This section becomes part of the README's "What's Next" pitch  explicitly signals to judges that we understand the limitations and have a roadmap.

- **Sandboxed exploit execution**  replace pattern-match reward with actual exploit runs against compiled code in a Docker sandbox
- **Multi-file commit reasoning**  extend the env to support diffs spanning multiple files, with a context budget
- **Self-play loop**  pair CommitGuard with a code-generation agent; defender and attacker train against each other (the AlphaGo pattern for security)
- **Agentic harness integration**  wire into real CI pipelines via the OpenEnv MCP layer, enabling commit-time security review at PR open
- **Real CVE corpus**  extend beyond Devign to recent CVE-tagged commits from major open-source repos
- **Multi-language support**  current env is C-focused via Devign; extend to Python, JavaScript, Go
- **Reward shape ablations**  formal study of how reward composition affects which vulnerability types the model learns fastest

---

## 15. Appendix

### 15.1 Key reference URLs (for the team to bookmark)

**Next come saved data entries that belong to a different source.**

--- src/rtl/neuron_layer_scheduler.sv ---
// Time-multiplexed scheduler for one fully connected layer: a single MAC path and
// one external activation unit are shared by all neurons, one result per handshake.
module neuron_layer_scheduler #(
    parameter int VOLTAGE_SIZE    = 24,
    parameter int ACTIVATION_SIZE = 54,
    parameter int BIAS_SIZE       = 6,
    parameter int INPUT_SIZE      = 8,
    parameter int WEIGHT_SIZE     = 8,
    parameter int NUM_INPUTS      = 4,
    parameter int NUM_NEURONS     = 4,
    localparam int WA_W  = (NUM_NEURONS * NUM_INPUTS > 1) ? $clog2(NUM_NEURONS * NUM_INPUTS) : 1,
    localparam int NW    = (NUM_NEURONS > 1) ? $clog2(NUM_NEURONS) : 1,
    localparam int ACC_W = VOLTAGE_SIZE - 1
) (
    input  logic                             clk,
    input  logic                             rst_n,
    input  logic                             start,
    input  logic [NUM_INPUTS*INPUT_SIZE-1:0] in_data,
    output logic                             busy,
    output logic                             done,
    output logic [WA_W-1:0]                  wt_addr,
    input  logic [WEIGHT_SIZE-1:0]           wt_data,
    output logic [NW-1:0]                    bias_addr,
    input  logic [BIAS_SIZE-1:0]             bias_data,
    output logic [ACC_W-1:0]                 act_sum,
    output logic [BIAS_SIZE-1:0]             act_bias,
    input  logic [ACTIVATION_SIZE-1:0]       act_value,
    output logic                             out_valid,
    input  logic                             out_ready,
    output logic [NW-1:0]                    out_neuron,
    output logic [ACTIVATION_SIZE-1:0]       out_value
);

    localparam int KW     = (NUM_INPUTS > 1) ? $clog2(NUM_INPUTS) : 1;
    localparam int PROD_W = INPUT_SIZE + WEIGHT_SIZE;
    localparam int SUM_W  = ((ACC_W > PROD_W) ? ACC_W : PROD_W) + 1;
    localparam logic signed [SUM_W-1:0] SUM_MAX = {{(SUM_W-ACC_W+1){1'b0}}, {(ACC_W-1){1'b1}}};
    localparam logic signed [SUM_W-1:0] SUM_MIN = {{(SUM_W-ACC_W+1){1'b1}}, {(ACC_W-1){1'b0}}};

    typedef enum logic [2:0] {S_IDLE, S_MAC, S_DRAIN, S_ACT, S_OUT} state_t;

    state_t state, state_nxt;

    logic signed [INPUT_SIZE-1:0] x_lat [NUM_INPUTS];
    logic [KW-1:0]                k;
    logic [NW-1:0]                neuron;
    logic signed [ACC_W-1:0]      acc;
    logic signed [INPUT_SIZE-1:0] x_sel;
    logic signed [PROD_W-1:0]     prod;
    logic signed [SUM_W-1:0]      sum_wide;
    logic signed [ACC_W-1:0]      acc_sat;
    logic                         last_k;
    logic                         last_neuron;

    assign last_k      = (k == KW'(NUM_INPUTS - 1));
    assign last_neuron = (neuron == NW'(NUM_NEURONS - 1));
    assign wt_addr     = WA_W'(int'(neuron) * NUM_INPUTS + int'(k));
    assign bias_addr   = neuron;
    assign out_neuron  = neuron;

    // Weight data lags its address by one cycle, so MAC pairs it with the previous
    // element; DRAIN holds k on the last element and consumes the final weight.
    always_comb begin
        // NOTE: every always_comb output gets a default first so no path can infer a latch.
        x_sel = x_lat[0];
        if (state == S_DRAIN) begin
            x_sel = x_lat[k];
        end else if (k != '0) begin
            x_sel = x_lat[k - KW'(1)];
        end
    end

    always_comb begin
        prod     = PROD_W'(x_sel) * PROD_W'($signed(wt_data));
        sum_wide = SUM_W'(acc) + SUM_W'(prod);
        acc_sat  = sum_wide[ACC_W-1:0];
        if (sum_wide > SUM_MAX) begin
            acc_sat = SUM_MAX[ACC_W-1:0];
        end else if (sum_wide < SUM_MIN) begin
            acc_sat = SUM_MIN[ACC_W-1:0];
        end
    end

    always_ff @(posedge clk or negedge rst_n) begin
        if (!rst_n) begin
            state <= S_IDLE;
        end else begin
            state <= state_nxt;
        end
    end

    always_comb begin
        state_nxt = state;
        busy      = (state != S_IDLE);
        out_valid = (state == S_OUT);
        case (state)
            S_IDLE:  if (start) state_nxt = S_MAC;
            S_MAC:   if (last_k) state_nxt = S_DRAIN;
            S_DRAIN: state_nxt = S_ACT;
            S_ACT:   state_nxt = S_OUT;
            S_OUT:   if (out_ready) state_nxt = last_neuron ? S_IDLE : S_MAC;
            default: state_nxt = S_IDLE;
        endcase
    end

    // act_sum/act_bias load on entry to ACT and then hold, so act_value has a full
    // cycle to settle before out_value samples it on the ACT->OUT edge.
    always_ff @(posedge clk or negedge rst_n) begin
        if (!rst_n) begin
            // NOTE: x_lat is a small flop array, not a RAM, so it is cleared with the rest of the state.
            for (int i = 0; i < NUM_INPUTS; i++) x_lat[i] <= '0;
            k         <= '0;
            neuron    <= '0;
            acc       <= '0;
            act_sum   <= '0;
            act_bias  <= '0;
            out_value <= '0;
            done      <= 1'b0;
        end else begin
            // NOTE: non-blocking assignments only, so every register samples pre-edge values.
            done <= 1'b0;
            case (state)
                S_IDLE: begin
                    if (start) begin
                        for (int i = 0; i < NUM_INPUTS; i++) begin
                            x_lat[i] <= in_data[i*INPUT_SIZE +: INPUT_SIZE];
                        end
                        k      <= '0;
                        neuron <= '0;
                        acc    <= '0;
                    end
                end
                S_MAC: begin
                    if (k != '0) acc <= acc_sat;
                    if (!last_k) k <= k + KW'(1);
                end
                S_DRAIN: begin
                    acc      <= acc_sat;
                    act_sum  <= acc_sat;
                    act_bias <= bias_data;
                end
                S_ACT: begin
                    out_value <= act_value;
                end
                S_OUT: begin
                    if (out_ready) begin
                        if (last_neuron) begin
                            done <= 1'b1;
                        end else begin
                            neuron <= neuron + NW'(1);
                            k      <= '0;
                            acc    <= '0;
                        end
                    end
                end
                default: ;
            endcase
        end
    end

endmodule

--- config.mk ---
export PLATFORM = sky130hd
export DESIGN_NAME = neuron_layer_scheduler
export DESIGN_NICKNAME = d
export VERILOG_FILES = /design/src/rtl/neuron_layer_scheduler.sv
export SDC_FILE = /design/constraint.sdc
export NUM_CORES = 1
export LEC_CHECK = 0
export ABC_AREA = 1
export CORE_MARGIN = 4
export CORE_UTILIZATION = 30
export DETAILED_ROUTE_END_ITERATION = 12
export GPL_ROUTABILITY_DRIVEN = 0
export PLACE_DENSITY = 0.52
export SLEW_MARGIN = 20
export SYNTH_ARGS = -nofsm -noshare
export SYNTH_HDL_FRONTEND = slang
export SYNTH_SLANG_ARGS = --single-unit
--- constraint.sdc ---
create_clock -name clk -period 10.46 [get_ports clk]
set_input_delay 1.569 -clock clk [delete_from_list [all_inputs] [get_ports clk]]
set_output_delay 1.569 -clock clk [all_outputs]
set_load 0.01 [all_outputs]
==> impl_results.md, run 1 <==
* Crit-path max FO at 33
* CTS Hold Bufs at 0
* Worst min-delay path class: reg2reg
* Post-DR vias/cell at 4.50
* CTS root buffer: clkbuf_16
* Endpoints failing setup at 0
* Hold Fails Final Rpt at 0
* CTS Sinks at 146
* Crit share post-route at 74.8%
* Ys flop type: dfrtp_1
* Slowest Stage Delay on Critical Path at 0.76 ns
* Post-synth EDFFs at 0
* Post-cts sizing count at 0
* Clock buffer depth at 2
* Outcome: finished, final reports clean
* First-pass GRT wire length at 46900 um
* Area grow syn2layout at 27.5%
* Async set-or-reset flop fraction in the synthesized netlist at 100%
* Worst-path clk slew at 0.07 ns
* Setup TNS at 0 ns
* Sequential element share of the synthesized area at 33.3%
* DR pass1 iterations at 4
* Crit start category: flip-flop
* IO Count at 198
* Initial antenna violation count at 0
* Total CTS buffers at 17
* # Post-CTS Setup Buffers at 0
* Fillcell total at 3568
* Slew Viols, Final at 0
* Synth Register Bits at 146
* Via count at 8356
* Most used cell, CP: nand2_1
* CP Buf/Inv Count at 3
* Register area at 3650 um^2
* CP max stage cell: fa_1
* Total global routing track utilization at 14.9%
* Synthesis Warnings at 0
* Crit. End Element: flip-flop
* Worst-Margin Slew at 0.852 ns
* Avg Cell Area, Syn at 9.19 um^2
* Data required, critical path at 10.78 ns
* Max-Cap Viols at 0
* Distinct cells, synth at 38
* Dominant cell type by area after synthesis: dfrtp_1
* Port Buffers at 197
* Crit Path Category: reg2reg
* Mapped Cells at 1196
* Post-Syn Area at 11000 um^2
* Rel. slew slack at 43.2%
* Placed wire-length estimate at 22600 um
* Largest net degree at the start of global routing at 89
* RSZ-0062 raised after global routing: no
* WHS at 0.481 ns
* Synth area leaders: dfrtp_1 33%, fa_1 19%, nand2_1 10%
* Worst EP arrival at 8.15 ns
* Antenna Nets Post-Route at 0
* GRT overflow at 0
* FF-to-FF setup slack at 2.63 ns
* Layout cells sized above 1 at 12.7%
* ANT cells at 0
* Mean routed wirelength per cell at 15.6 um
* Routed WL at 28900 um
* 1st-iter DRT viols at 407
* DIE WIDTH at 199 um
* Clk_skew at 0.00914 ns
* Yosys top cell area share at 33.3%
* Std cell rows at 69
* Die area at 39700 um^2
* Starting Density at 30.7%
* Die Ht at 199 um
* Area of the multi-input gates at 6500 um^2
* Fin crit period at 7.83 ns
* CTS tree: done
* Number of remaining DRC errors at 0
* Worst path top cell family by delay: adder cells
* Nets at 1646
* Peak Freq at 128 MHz
* Core box area at 35800 um^2
* Number of global-route vias before repair at 8569
* Syn Nets at 1461
* # H-tree levels at 4
* Clk_lat worst skew at 0.43 ns
## cell usage in the layout, fill, tap and decap left out, types with 3 or more instances in the layout
master / instances
a21oi_1: 45
buf_4: 7
bufinv_16: 4
clkbuf_16: 17
clkdlybuf4s50_1: 196
clkinv_4: 3
dfrtp_1: 146
fa_1: 104
ha_1: 57
inv_1: 151
inv_2: 11
inv_6: 3
mux2_2: 78
nand2_1: 302
nand2_2: 20
nand2_4: 9
nand3_1: 34
nand3_2: 6
nand4_1: 3
nor2_1: 88
nor2_2: 7
nor2_4: 3
o211ai_1: 9
o21ai_0: 47
o21bai_1: 5
xnor2_1: 5
xor2_1: 10
## registers in the layout, summed over array words and instances, names as in the netlist
signal     flops
out_value     54
x_lat         32
acc           23
act_sum       23
act_bias       6
state          3
bias_addr      2
k              2
done           1
## cell type report
| cell class | instances | share of cell area (%) |
|---|---|---|
| Timing Repair Buffer | 204 | 14.5 |
| Clock inverter | 14 | 1.44 |
| Clock buffer | 18 | 3.06 |
| Sequential cell | 146 | 26.1 |
| Multi-Input combinational cell | 848 | 46.4 |
| Inverter | 164 | 4.40 |
| Tap cell | 461 | 4.12 |
## worst register-to-register path: cells and delay by family (launching register included)
kind                     cells  cell delay (ns)
adder cells (fa/ha/maj)      7             3.65
AND/OR/NAND/NOR             12             1.85
buffers and inverters        3             0.95
AO/OA/AOI/OAI                5             0.87
flip-flops                   1             0.38
## stage by stage
step	cells	instance area (um^2)	utilization (%)	setup slack, ns
6_report	1855	14000	39.1	2.63
5_1_grt	1855	14000	39.1	1.88
4_1_cts	1855	14000	39.1	2.55
3_5_place_dp	1823	13400	37.3	2.55
3_3_place_gp	1823	13400	37.3	2.65
2_1_floorplan	1196	11000	-	3.50
## cell usage after synthesis (7+ instances only)
cell type and instances:
o21ai_0 47, inv_1 151, nor2_2 7, a21oi_1 45
o211ai_1 9, mux2_2 78, nand2_1 302, buf_2 12
buf_4 10, xor2_1 10, dfrtp_1 146, inv_2 11
ha_1 57, nor2_1 89, fa_1 104, nand3_1 35
nand2_2 20, clkbuf_1 13, nand2_4 9
## worst paths after layout
check | from | cells after the start | end
worst max-delay path | k[0] | 27 | act_sum[6]
worst min-delay path | act_bias[2] | 2 | act_bias[2]
worst max register to register | k[0] | 27 | act_sum[6]
worst min register to register | act_bias[2] | 2 | act_bias[2]
max in group asynchronous | rst_n | 2 | done
min in group asynchronous | rst_n | 1 | x_lat[13]
## metal layers
metal	part of all wire [%]	vias up	track usage, %
li1	-	4110	-
met1	48	4091	21.7
met2	45	142	21.9
met3	6.2	13	4.79
met4	0.63	0	2.87
met5	0	-	0
## cell families after synthesis
| family | count (synthesis) | synth area share (%) |
|---|---|---|
| AND/OR/NAND/NOR | 481 | 18.8 |
| multiplexers | 78 | 8.00 |
| flip-flops | 146 | 33.3 |
| adder cells (fa/ha/maj) | 161 | 25.4 |
| buffers and inverters | 202 | 7.67 |
| AO/OA/AOI/OAI | 113 | 5.67 |
| XOR/XNOR | 15 | 1.20 |
Power of run 1 is left out: the tool's default activity adds up to more than one toggle a clock period on the data nets, which glitch-free logic cannot reach.
==> run 2, diff against run 1 <==
- clock period: 10.46 -> 8 ns (I/O delays scaled with it)
==> run 2 against run 1 <==
Compared with the run above: setup slack worse by 1.9 ns; wire length up 0.15%; maximum frequency up 7.1%; sequential share of layout area up 0.11 points; sequential cell count unchanged; global-route usage up 0.083 points; clock-buffer cell count up 1; non-clock buffer count up 3; first-iteration DRC count up 15%; clock skew up 0.0044 ns; critical endpoint is now act_sum[8]; cell count up 0.11%.
==> impl_results.md, run 2 (synthesis gave the netlist of run 1 again) <==
* Crit Path Category: reg2reg
* Number of global-route vias before repair at 8802
* Die area at 39700 um^2
* Most frequent cells in the layout: 302 x nand2_1, 196 x clkdlybuf4s50_1, 151 x inv_1
* RSZ-0062 raised after global routing: no
* Outcome: finished, final reports clean
* DIE WIDTH at 199 um
* IO Count at 198
* Clk_skew at 0.0135 ns
* Regs by FF count: out_value (54), x_lat (32)
* Worst-Margin Slew at 0.868 ns
* Starting Density at 30.7%
* # Post-CTS Setup Buffers at 0
* GRT overflow at 0
* Slew Viols, Final at 0
* Port Buffers at 197
* Total global routing track utilization at 15.0%
* Placed wire-length estimate at 22700 um
* Nets at 1649
* CP max stage cell: fa_1
* Mean routed wirelength per cell at 15.6 um
* First-pass GRT wire length at 47100 um
* Layout cells sized above 1 at 12.8%
* Peak Freq at 137 MHz
* DR pass1 iterations at 5
* 1st-iter DRT viols at 468
* Die Ht at 199 um
* CTS Hold Bufs at 0
* Clock buffer depth at 2
* Number of remaining DRC errors at 0
* Antenna Nets Post-Route at 0
* Crit share post-route at 91.4%
* Hold Fails Final Rpt at 0
* Std cell rows at 69
* Via count at 8336
* Worst EP arrival at 7.63 ns
* Crit start category: flip-flop
* Initial antenna violation count at 0
* Data required, critical path at 8.32 ns
* CTS Sinks at 146
* Largest register FFs at 54
* Largest net degree at the start of global routing at 82
* Worst-path clk slew at 0.06 ns
* ANT cells at 0
* Largest reg by FF count: out_value
* Setup TNS at 0 ns
* CTS tree: done
* Core box area at 35800 um^2
* Total CTS buffers at 17
* Most used cell, CP: nand2_1
* # H-tree levels at 4
* Worst min-delay path class: reg2reg
* Rel. slew slack at 42.1%
* Routed WL at 28900 um
* Most common cell after layout, fill and taps aside: nand2_1
* Post-DR vias/cell at 4.49
* Fin crit period at 7.31 ns
* Placed Area at 13400 um^2
* Endpoints failing setup at 0
* Slowest Stage Delay on Critical Path at 0.59 ns
* Cell area after layout at 13900 um^2
* Crit-path max FO at 22
* CTS root buffer: clkbuf_16
* Clk_lat worst skew at 0.44 ns
* Max-Cap Viols at 0
* Crit. End Element: flip-flop
* Area grow syn2layout at 26.9%
* Post-cts sizing count at 0
[run 2: changes by cell type in the layout (fill, tap and decap cells not counted), sizes merged]
cell	delta
bufinv	-3
buf	+3
inv	-2
clkinvlp	+1
clkinv	+2
clkbuf	+1
[run 2: path summary, 6_finish.rpt]
check                                  end  startpoint  slack, ns  depth (start not counted)
worst min-delay path            act_sum[4]  act_sum[4]       0.49                          2
worst min register to register  act_sum[4]  act_sum[4]       0.49                          2
min in group asynchronous         x_lat[4]       rst_n       0.79                          1
worst max register to register  act_sum[8]        k[1]       0.69                         28
worst max-delay path            act_sum[8]        k[1]       0.69                         28
max in group asynchronous          acc[18]       rst_n       5.76                          2
[run 2: metal layers]
layer / global-route usage, % / wire, um / part of all wire (%)
met2: 22.2 / 13000 / 45
met1: 21.4 / 13800 / 48
met5: 0 / 0 / 0
met3: 5.26 / 1980 / 6.9
met4: 3.07 / 163 / 0.56
[run 2: per-stage QoR]
step                      utilization (%)  setup WS [ns]  std cells  hold slack, ns
after floorplan                         -           1.04       1196           0.449
after global placement               37.4          0.742       1826           0.464
after detailed placement             37.4          0.635       1826           0.464
after CTS                            38.9          0.593       1857           0.489
after global routing                 38.9         0.0193       1857           0.509
final                                38.9          0.692       1857           0.486
[run 2: cell type report]
| cell class | instances | area (um^2) |
|---|---|---|
| timing repair buffer | 207 | 2050 |
| multi-input combinational | 848 | 6500 |
| sequential | 146 | 3650 |
| clock buffer | 19 | 443 |
| clock inverter | 12 | 109 |
| tap | 461 | 577 |
| inverter | 164 | 616 |
| fill | 3633 | 21900 |
[run 2: worst max-delay path, delay by kind of cell, from the launching register on]
family                     cells  cell delay [ns]
DFF                            1             0.42
buffers and inverters          3             0.81
adders and majority gates      7             3.48
AOI/OAI and AO/OA              2             0.60
and+or+nand+nor               16             1.86
Power of run 2 is left out for the same reason.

- OpenEnv repo: https://github.com/meta-pytorch/OpenEnv
- OpenEnv Scaler intro: https://tinyurl.com/openenv-scaler
- TRL OpenEnv docs: https://huggingface.co/docs/trl/en/openenv
- TRL Sudoku GRPO example: https://github.com/huggingface/trl/blob/main/examples/notebooks/openenv_sudoku_grpo.ipynb
- TRL Wordle GRPO example: https://github.com/huggingface/trl/blob/main/examples/notebooks/openenv_wordle_grpo.ipynb
- Unsloth 2048 example: https://github.com/meta-pytorch/OpenEnv/blob/main/tutorial/examples/unsloth_2048.ipynb

- Llama-3.2-3B model card: https://huggingface.co/meta-llama/Llama-3.2-3B-Instruct

- HF Jobs docs: https://huggingface.co/docs/hub/jobs

- Cursor credits: https://tinyurl.com/sclr-openenv-dashboard

- HF $30 credits: https://huggingface.co/coupons/claim/hf-openenv-community



### 15.2 Document version



- v1.0  Saturday evening, Bangalore venue. Locked at midnight Saturday.

- Changes after lock require explicit team-wide sign-off and a documented rationale.



---



## 16. The 30-Second Pitch (For Mentor Rounds, Memorize This)



> "AI is now writing production code at AI speed. Security review still runs on a 6-month human cycle. The same LLMs that write the code can attack it  defense is on human time, offense is on AI time, and that asymmetry breaks the security model.

>

> CommitGuard is an OpenEnv where an agent learns to flag exploitable diffs at commit time. We trained Llama-3.2-3B on it via GRPO and the detection rate climbs measurably. It's RLVR  verifiable rewards from ground truth, not LLM judges. The thesis: continuous AI red-teaming at the velocity code is being shipped. This is the environment to train it."